COMPLAINTS AND DURATION:
A 79 y/o male was brought to casuality with c/o cough since 20 days , 
fever since 10 days
difficulty in swallowing and h/o Aspiration pneumonia since one month
C/o altered sensorium since 3 days

HOPI:
Patient was apparently asymptomatic 20days back then  he developed cough insidious in onset and gradually progressive. PRODUCTIVE but patient is not able to spit it out. Difficulty in swallowing.
H/o cough on intake of liquids.
 H/o change of voice since 20 days, insidious, hoarse in character and 
 SLURRING OF SPEECH +present
No h/o difficulty in breathing, breathlessness, hemoptysis

 Fever since 10 days -high grade. O/e Chills and rigors + (38 spikes).
N/h/o vomiting, chest pain, loose stools.

7 YEARS BACK:(2016)
He developed head ache at around afternon 2pm and followed by vomtings and left hand itching and weakness.
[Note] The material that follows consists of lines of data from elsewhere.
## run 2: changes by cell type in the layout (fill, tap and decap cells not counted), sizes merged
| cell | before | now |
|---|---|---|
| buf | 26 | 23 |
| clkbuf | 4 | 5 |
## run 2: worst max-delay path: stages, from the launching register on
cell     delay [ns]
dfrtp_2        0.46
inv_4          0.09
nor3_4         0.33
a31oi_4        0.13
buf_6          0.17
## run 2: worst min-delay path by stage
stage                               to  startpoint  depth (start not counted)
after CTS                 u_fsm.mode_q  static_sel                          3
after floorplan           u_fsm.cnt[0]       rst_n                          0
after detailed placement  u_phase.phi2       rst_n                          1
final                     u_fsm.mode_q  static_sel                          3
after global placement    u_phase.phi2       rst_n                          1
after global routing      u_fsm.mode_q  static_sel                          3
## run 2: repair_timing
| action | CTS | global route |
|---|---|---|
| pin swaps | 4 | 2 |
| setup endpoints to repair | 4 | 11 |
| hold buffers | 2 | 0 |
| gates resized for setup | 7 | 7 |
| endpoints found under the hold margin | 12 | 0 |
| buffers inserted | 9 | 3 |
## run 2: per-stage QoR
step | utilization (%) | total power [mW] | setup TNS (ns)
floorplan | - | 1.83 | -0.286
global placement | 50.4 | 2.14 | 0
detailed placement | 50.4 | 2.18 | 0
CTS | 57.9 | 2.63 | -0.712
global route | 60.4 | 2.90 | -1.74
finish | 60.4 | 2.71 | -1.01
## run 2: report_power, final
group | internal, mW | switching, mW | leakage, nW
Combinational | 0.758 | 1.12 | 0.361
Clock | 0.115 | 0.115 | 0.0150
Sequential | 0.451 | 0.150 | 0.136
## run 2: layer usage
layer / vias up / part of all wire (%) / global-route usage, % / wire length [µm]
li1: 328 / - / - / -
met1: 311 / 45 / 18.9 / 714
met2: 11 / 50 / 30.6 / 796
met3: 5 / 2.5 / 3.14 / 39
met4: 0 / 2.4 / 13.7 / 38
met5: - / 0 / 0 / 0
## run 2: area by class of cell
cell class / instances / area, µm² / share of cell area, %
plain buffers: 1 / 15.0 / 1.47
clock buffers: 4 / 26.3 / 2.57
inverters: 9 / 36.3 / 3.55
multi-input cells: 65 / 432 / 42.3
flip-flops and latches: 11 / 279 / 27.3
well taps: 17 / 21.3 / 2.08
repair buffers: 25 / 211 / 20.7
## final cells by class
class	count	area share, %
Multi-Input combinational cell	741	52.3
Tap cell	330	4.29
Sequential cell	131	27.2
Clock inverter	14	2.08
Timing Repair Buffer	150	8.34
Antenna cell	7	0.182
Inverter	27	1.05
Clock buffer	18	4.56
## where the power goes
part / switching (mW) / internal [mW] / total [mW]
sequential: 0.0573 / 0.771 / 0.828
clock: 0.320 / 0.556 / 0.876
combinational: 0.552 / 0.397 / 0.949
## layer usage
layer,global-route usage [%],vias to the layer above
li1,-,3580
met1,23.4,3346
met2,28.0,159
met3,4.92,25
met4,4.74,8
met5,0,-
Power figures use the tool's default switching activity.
--- src/rtl/nic_irq_pkg.sv ---
package nic_irq_pkg;
    localparam int NUM_SRC  = 3;
    localparam int SRC_DMA  = 0;
    localparam int SRC_LINK = 1;
    localparam int SRC_RX   = 2;
    localparam int GIE_BIT  = 7;
    localparam int DATA_W   = 8;
    localparam int ADDR_W   = 2;

    localparam logic [ADDR_W-1:0] ADDR_ENABLE = 2'd0;
    localparam logic [ADDR_W-1:0] ADDR_CLEAR  = 2'd1;
    localparam logic [ADDR_W-1:0] ADDR_PHYEN  = 2'd2;

    localparam int PHY_LNK_EN = 0;
    localparam int PHY_GBL_EN = 1;

    typedef enum logic { DMA_IDLE, DMA_DONE } dma_state_t;
    typedef enum logic { LNK_IDLE, LNK_SEEN } lnk_state_t;
    typedef enum logic { IRQ_RELEASED, IRQ_DRIVEN } irq_state_t;
endpackage
File: src/rtl/lpm_pkg.sv
package lpm_pkg;
  typedef enum logic [2:0] {
    M_FULL   = 3'd0,
    M_DIV    = 3'd1,
    M_SUBACT = 3'd2,
    M_SLEEP  = 3'd3,
    M_SUBSLP = 3'd4,
    M_STBY   = 3'd5,
    M_WATCH  = 3'd6
  } mode_e;

  // modes that run only on the subclock
  function automatic logic needs_sub(mode_e m);
    return (m == M_SUBACT) || (m == M_SUBSLP) || (m == M_WATCH);
  endfunction

  // main oscillator enabled
  function automatic logic main_on(mode_e m);
    return !((m == M_STBY) || (m == M_WATCH) || (m == M_SUBACT) || (m == M_SUBSLP));
  endfunction

  // low-power states left only by a wake event
  function automatic logic is_parked(mode_e m);
    return (m == M_SLEEP) || (m == M_SUBSLP) || (m == M_STBY) || (m == M_WATCH);
  endfunction

  function automatic logic [7:0] pick_div(logic fast, logic [7:0] f, logic [7:0] s);
    return fast ? f : s;
  endfunction
endpackage
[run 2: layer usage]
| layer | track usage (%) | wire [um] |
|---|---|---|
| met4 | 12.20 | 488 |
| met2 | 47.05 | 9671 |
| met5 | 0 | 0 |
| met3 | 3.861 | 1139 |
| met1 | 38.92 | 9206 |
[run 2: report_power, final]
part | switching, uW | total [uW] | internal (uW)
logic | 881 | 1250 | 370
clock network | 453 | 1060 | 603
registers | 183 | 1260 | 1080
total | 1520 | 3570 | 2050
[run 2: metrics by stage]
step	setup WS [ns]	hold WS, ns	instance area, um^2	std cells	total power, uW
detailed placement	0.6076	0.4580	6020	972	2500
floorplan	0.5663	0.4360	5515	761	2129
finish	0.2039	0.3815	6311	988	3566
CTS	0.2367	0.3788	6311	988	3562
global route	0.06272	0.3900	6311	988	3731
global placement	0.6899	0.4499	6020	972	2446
`config.mk`:
```
export PLATFORM = sky130hd
export DESIGN_NAME = redun_vote_unit
export DESIGN_NICKNAME = d
export VERILOG_FILES = /design/src/rtl/rvu_pkg.sv /design/src/rtl/rvu_mode_ctrl.sv /design/src/rtl/rvu_pair_cmp.sv /design/src/rtl/rvu_tmr_vote.sv /design/src/rtl/rvu_err_log.sv /design/src/rtl/redun_vote_unit.sv
export SDC_FILE = /design/constraint.sdc
export NUM_CORES = 1
export LEC_CHECK = 0
export BUFFER_PORTS_ARGS = -buffer_cell sky130_fd_sc_hd__buf_2
export CORE_UTILIZATION = 51
export DETAILED_ROUTE_END_ITERATION = 12
export GPL_TIMING_DRIVEN = 0
export MAX_ROUTING_LAYER = met4
export PLACE_DENSITY = 0.94
export SLEW_MARGIN = 0
export SYNTH_ARGS = -nofsm -noshare
export SYNTH_HDL_FRONTEND = slang
export SYNTH_SLANG_ARGS = --single-unit
```
`constraint.sdc`:
```
create_clock -name clk -period 2.2 [get_ports clk]
set_clock_uncertainty 0.05 [all_clocks]
set_input_delay 0 -clock clk [delete_from_list [all_inputs] [get_ports clk]]
set_output_delay 0 -clock clk [all_outputs]
set_load 0.01 [all_outputs]
```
PATIENT  is awake on that night due to left hand weakness and itching

NEXT DAY 
MORNING they took him to hospital 
Patient can lift his hand 
But unable to hold objects

AFTER 3 DAYS
PATIENT became left sided hemiplegia.

MRI REPORT- 3 INFARCTS

Patient stayed for 40 days in hospital and there was no improvement and discharged.

He took liquids for 3months because patient is unable to eat solid foods.then he slowing started eating solid foods.

AFTER 1 YEAR (2017):
vomitings 
Fever 
Shivering  for 3 days
 
Diagnosed with urinary tract infection 
Took treatment (antibiotics) for 5 days and it resolved

AFTER 3 YEARS:(2020)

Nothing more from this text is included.